▸ **Exercise goal**
Every line below that holds the string "dropped" must be copied.

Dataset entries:
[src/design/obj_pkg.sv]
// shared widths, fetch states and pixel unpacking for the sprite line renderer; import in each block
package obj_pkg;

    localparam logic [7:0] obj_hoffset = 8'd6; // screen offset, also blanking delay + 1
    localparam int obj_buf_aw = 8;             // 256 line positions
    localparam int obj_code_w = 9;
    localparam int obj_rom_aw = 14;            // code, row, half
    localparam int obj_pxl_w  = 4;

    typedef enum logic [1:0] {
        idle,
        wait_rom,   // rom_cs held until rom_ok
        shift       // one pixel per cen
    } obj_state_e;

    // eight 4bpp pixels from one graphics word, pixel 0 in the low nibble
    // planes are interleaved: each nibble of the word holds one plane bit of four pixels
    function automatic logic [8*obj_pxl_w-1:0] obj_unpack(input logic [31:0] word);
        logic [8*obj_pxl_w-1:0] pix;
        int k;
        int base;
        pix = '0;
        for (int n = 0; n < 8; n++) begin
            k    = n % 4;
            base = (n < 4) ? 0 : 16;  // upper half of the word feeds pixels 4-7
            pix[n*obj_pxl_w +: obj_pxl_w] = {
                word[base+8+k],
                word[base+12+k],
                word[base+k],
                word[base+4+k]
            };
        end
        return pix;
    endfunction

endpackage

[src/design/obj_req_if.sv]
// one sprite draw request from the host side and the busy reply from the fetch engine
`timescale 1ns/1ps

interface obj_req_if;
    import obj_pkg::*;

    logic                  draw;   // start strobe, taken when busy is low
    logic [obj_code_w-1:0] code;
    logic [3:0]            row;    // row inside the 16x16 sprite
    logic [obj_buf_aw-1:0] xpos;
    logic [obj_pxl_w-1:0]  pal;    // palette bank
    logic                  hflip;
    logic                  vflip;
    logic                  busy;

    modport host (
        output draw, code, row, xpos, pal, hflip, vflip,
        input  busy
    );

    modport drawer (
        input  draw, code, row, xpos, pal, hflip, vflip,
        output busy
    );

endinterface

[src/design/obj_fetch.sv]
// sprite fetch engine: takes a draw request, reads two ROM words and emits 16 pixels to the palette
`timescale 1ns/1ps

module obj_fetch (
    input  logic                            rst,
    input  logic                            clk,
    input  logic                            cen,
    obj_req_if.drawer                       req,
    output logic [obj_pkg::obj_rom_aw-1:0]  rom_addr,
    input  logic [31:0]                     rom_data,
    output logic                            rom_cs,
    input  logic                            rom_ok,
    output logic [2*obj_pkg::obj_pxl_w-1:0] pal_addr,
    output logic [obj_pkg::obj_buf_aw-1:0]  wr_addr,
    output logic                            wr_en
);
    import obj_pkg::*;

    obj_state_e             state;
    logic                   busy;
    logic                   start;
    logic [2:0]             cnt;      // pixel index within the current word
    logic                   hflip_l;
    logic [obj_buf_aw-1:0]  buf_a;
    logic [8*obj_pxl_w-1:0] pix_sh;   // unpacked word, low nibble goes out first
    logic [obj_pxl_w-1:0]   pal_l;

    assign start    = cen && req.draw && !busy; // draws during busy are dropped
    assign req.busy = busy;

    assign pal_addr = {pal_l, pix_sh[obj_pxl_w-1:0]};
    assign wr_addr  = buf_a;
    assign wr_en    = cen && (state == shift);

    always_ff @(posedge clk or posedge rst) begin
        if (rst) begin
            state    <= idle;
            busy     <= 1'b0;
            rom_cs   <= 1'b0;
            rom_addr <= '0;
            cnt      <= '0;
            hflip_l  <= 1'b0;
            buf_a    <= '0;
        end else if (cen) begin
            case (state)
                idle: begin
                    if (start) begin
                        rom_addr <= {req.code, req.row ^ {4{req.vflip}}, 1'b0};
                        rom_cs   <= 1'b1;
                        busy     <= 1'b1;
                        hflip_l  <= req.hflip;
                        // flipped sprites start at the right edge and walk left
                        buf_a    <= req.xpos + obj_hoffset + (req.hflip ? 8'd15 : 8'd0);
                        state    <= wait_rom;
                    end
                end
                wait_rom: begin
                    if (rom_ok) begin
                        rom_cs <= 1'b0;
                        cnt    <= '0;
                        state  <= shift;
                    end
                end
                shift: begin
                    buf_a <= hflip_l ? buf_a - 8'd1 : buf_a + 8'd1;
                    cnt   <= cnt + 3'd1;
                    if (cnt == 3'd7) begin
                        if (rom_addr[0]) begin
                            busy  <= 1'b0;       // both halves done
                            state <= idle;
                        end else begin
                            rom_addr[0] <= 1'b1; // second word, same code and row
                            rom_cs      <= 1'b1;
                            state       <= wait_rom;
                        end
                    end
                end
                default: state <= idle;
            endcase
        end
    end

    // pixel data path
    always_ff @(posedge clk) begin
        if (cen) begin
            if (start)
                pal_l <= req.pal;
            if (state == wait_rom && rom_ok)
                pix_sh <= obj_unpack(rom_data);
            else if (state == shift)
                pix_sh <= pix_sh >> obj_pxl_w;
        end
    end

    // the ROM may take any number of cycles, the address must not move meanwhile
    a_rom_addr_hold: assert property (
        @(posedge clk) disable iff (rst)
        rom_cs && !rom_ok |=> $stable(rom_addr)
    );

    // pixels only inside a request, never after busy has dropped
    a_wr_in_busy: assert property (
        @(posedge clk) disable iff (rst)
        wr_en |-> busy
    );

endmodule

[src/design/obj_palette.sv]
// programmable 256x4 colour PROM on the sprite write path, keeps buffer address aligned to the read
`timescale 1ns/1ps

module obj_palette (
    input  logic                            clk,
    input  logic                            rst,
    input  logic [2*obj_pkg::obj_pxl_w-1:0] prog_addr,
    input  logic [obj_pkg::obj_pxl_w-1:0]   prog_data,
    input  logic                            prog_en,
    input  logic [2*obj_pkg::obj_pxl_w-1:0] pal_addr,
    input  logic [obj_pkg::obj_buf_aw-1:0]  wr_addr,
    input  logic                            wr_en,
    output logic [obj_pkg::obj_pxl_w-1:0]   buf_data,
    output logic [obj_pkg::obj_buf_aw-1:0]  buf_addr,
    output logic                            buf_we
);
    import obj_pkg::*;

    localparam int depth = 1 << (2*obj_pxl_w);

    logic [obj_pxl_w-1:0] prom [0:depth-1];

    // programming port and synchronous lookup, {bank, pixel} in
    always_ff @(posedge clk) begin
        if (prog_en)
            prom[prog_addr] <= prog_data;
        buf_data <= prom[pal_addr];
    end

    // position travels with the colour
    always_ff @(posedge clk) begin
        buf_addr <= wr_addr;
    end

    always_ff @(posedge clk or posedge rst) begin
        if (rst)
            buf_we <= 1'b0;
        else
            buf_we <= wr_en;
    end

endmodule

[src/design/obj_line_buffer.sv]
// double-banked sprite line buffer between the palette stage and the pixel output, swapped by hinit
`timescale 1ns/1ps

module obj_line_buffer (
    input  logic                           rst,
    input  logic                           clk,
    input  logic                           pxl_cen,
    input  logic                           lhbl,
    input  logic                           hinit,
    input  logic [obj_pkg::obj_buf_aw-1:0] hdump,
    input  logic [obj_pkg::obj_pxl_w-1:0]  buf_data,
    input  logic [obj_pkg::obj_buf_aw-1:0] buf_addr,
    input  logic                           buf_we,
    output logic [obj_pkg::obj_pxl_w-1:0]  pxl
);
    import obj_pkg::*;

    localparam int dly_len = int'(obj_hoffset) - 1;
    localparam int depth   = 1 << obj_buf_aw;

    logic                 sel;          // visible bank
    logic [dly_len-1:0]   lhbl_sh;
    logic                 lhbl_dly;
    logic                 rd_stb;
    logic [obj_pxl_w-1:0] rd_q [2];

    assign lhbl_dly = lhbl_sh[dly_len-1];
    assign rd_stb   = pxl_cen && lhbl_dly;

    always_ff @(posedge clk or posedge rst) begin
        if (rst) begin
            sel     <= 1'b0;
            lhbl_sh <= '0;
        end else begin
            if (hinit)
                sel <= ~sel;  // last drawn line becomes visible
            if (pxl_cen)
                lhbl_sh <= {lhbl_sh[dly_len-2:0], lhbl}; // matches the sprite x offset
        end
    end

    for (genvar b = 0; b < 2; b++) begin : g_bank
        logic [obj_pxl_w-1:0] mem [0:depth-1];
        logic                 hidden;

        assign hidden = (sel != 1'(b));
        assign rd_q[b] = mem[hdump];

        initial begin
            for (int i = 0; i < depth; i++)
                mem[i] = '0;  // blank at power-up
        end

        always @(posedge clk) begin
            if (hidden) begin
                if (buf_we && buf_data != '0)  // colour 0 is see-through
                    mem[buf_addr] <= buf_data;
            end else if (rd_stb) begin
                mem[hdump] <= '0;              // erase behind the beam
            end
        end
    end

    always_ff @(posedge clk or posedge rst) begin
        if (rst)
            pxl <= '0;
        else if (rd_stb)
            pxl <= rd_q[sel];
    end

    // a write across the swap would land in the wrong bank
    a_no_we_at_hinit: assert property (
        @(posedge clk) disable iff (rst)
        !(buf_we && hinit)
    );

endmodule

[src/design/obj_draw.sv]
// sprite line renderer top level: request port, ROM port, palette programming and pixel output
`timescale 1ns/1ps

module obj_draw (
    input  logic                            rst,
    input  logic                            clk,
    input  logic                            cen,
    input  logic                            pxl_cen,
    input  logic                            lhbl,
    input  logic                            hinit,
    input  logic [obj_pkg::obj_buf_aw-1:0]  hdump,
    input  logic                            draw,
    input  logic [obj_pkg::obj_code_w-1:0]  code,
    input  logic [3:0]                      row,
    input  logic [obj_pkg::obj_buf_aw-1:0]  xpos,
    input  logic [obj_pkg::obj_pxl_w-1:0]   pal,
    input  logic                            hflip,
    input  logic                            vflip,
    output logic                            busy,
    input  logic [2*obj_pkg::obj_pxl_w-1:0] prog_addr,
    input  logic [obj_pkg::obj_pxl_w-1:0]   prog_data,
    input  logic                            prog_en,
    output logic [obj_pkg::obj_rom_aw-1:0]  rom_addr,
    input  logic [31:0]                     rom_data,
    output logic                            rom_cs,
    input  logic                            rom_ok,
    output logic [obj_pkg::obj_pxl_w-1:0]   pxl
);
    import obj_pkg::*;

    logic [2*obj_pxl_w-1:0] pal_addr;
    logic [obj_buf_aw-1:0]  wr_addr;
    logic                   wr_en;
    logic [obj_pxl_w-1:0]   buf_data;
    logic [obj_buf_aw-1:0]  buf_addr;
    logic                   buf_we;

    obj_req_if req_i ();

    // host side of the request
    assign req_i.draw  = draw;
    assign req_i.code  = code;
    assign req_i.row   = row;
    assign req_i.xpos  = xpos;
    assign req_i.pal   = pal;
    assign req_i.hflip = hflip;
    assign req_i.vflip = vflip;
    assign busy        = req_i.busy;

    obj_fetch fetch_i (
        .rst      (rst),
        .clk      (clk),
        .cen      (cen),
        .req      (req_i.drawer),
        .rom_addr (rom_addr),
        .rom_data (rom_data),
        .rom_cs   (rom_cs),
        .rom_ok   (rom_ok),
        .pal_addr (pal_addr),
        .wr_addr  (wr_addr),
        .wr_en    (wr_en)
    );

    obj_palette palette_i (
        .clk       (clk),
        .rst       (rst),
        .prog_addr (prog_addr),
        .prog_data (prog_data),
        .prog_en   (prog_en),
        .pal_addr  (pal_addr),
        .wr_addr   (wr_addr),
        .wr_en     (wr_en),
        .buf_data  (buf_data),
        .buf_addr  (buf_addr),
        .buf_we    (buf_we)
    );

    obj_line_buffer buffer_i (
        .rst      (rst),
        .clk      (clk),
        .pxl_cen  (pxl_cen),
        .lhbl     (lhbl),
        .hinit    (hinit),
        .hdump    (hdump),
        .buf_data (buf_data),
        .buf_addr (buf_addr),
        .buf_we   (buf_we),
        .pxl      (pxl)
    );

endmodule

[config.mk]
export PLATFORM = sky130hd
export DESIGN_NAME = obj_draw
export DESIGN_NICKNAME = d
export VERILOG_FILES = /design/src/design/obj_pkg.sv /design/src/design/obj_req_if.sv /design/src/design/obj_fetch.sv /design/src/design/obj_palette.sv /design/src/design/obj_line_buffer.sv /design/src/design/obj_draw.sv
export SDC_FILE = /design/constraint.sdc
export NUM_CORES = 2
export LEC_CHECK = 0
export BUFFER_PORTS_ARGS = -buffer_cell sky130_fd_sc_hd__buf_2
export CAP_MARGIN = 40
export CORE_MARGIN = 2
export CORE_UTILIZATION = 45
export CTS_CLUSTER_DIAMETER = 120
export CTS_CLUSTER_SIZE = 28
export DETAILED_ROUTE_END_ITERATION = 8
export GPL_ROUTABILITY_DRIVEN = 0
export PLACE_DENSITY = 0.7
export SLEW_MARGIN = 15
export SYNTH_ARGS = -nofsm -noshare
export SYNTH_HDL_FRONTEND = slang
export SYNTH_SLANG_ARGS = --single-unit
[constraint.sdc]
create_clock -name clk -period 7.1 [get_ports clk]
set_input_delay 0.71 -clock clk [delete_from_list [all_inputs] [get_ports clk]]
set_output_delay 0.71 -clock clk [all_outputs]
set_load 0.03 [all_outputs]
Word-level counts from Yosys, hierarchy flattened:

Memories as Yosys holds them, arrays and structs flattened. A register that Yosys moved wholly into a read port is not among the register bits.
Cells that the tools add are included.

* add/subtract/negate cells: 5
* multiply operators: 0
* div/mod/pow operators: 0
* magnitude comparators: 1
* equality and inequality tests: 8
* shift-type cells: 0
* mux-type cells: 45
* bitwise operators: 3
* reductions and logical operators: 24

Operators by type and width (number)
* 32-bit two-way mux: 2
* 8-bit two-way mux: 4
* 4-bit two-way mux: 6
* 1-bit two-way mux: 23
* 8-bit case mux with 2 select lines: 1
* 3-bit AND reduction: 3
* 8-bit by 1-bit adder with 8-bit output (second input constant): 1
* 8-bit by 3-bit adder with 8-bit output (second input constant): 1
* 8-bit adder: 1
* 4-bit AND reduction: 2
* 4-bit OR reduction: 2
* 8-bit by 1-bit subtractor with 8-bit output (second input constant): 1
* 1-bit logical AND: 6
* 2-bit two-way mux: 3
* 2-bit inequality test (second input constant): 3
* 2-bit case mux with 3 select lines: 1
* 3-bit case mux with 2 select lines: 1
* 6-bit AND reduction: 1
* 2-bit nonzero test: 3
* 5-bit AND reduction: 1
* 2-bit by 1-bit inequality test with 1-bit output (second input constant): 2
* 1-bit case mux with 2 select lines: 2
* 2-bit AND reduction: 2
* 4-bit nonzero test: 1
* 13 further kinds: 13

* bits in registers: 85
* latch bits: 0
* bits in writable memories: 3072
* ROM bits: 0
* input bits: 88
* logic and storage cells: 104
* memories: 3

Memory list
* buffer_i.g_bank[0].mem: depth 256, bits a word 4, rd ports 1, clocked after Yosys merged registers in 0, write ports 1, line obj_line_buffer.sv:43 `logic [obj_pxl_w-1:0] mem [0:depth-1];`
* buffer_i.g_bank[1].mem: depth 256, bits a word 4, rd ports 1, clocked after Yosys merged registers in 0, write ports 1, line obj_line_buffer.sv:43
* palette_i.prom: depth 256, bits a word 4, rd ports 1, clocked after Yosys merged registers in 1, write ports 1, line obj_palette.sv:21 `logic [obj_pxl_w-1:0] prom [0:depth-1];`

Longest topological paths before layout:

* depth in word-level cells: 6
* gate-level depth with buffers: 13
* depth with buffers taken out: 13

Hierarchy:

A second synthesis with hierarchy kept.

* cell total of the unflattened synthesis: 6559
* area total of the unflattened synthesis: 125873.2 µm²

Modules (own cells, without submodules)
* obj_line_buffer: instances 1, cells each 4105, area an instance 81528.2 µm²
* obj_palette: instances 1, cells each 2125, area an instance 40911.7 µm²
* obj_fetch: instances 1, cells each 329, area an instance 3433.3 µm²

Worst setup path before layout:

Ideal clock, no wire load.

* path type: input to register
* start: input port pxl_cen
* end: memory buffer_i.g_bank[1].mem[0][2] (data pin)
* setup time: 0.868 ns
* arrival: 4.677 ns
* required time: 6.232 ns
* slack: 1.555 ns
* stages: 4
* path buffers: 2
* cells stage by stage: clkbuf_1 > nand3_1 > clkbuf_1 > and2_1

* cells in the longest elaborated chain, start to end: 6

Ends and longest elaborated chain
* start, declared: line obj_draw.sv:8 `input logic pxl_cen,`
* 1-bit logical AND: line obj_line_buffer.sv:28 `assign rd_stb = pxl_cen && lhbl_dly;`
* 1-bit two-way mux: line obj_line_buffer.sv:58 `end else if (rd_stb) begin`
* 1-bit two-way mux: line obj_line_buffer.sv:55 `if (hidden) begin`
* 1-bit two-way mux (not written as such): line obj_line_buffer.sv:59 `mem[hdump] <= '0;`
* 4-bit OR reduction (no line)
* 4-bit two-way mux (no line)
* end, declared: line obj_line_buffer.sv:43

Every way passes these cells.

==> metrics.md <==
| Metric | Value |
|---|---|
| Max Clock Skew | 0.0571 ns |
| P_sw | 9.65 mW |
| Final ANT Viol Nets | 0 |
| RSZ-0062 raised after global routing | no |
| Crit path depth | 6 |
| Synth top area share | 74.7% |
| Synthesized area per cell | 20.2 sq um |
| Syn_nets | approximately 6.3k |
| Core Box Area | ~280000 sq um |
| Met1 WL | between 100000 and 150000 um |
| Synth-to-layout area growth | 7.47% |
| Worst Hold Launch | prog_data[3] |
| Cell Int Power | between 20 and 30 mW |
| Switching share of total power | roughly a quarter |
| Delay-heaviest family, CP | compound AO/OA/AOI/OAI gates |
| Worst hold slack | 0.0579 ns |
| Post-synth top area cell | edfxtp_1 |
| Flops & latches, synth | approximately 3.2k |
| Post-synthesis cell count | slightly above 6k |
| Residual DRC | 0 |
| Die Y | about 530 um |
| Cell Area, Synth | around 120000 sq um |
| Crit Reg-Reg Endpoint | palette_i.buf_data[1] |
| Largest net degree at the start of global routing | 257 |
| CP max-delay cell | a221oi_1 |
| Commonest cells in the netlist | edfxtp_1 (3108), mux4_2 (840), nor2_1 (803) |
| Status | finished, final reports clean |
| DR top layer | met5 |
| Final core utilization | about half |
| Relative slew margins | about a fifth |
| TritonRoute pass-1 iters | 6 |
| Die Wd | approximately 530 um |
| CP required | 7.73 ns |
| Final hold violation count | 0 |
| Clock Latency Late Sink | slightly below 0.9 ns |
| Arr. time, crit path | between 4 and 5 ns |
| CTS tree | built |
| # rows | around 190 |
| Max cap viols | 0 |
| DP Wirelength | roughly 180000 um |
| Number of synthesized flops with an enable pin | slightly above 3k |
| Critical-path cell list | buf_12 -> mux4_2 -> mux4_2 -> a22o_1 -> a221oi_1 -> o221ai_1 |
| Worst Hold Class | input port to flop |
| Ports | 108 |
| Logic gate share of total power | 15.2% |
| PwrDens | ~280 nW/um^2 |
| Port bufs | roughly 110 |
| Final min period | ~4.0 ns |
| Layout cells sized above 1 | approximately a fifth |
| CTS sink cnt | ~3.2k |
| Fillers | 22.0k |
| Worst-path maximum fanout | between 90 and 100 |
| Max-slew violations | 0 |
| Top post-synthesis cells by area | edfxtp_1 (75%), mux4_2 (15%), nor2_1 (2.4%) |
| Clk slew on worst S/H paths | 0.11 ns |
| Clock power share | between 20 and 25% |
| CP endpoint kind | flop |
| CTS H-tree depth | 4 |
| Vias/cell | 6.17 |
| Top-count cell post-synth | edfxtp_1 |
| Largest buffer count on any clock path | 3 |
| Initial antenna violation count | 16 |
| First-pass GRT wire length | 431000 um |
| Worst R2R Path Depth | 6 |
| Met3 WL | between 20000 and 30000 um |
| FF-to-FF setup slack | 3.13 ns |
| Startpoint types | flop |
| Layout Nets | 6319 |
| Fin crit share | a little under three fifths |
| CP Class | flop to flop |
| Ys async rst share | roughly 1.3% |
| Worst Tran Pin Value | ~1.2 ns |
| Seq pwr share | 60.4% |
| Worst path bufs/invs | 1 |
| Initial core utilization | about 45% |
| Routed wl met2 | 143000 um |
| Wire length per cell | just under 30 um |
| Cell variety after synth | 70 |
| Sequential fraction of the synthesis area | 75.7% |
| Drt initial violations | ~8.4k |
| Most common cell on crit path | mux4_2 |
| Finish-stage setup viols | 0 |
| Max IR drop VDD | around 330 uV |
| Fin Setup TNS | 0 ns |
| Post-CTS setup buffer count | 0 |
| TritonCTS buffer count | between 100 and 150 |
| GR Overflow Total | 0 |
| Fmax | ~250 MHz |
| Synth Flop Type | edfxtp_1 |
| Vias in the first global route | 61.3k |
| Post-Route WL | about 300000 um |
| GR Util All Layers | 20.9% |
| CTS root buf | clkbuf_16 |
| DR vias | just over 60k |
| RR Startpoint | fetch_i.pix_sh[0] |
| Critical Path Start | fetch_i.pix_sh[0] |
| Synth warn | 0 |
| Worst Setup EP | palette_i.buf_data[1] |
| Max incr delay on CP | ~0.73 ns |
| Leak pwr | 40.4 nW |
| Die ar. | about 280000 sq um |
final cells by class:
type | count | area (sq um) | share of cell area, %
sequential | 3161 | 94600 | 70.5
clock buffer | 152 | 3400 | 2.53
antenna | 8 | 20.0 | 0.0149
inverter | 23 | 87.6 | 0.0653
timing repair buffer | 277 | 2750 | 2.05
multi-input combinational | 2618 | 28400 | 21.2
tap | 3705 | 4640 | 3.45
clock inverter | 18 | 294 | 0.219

▸ **Written solution**
    assign start    = cen && req.draw && !busy; // draws during busy are dropped
    // pixels only inside a request, never after busy has dropped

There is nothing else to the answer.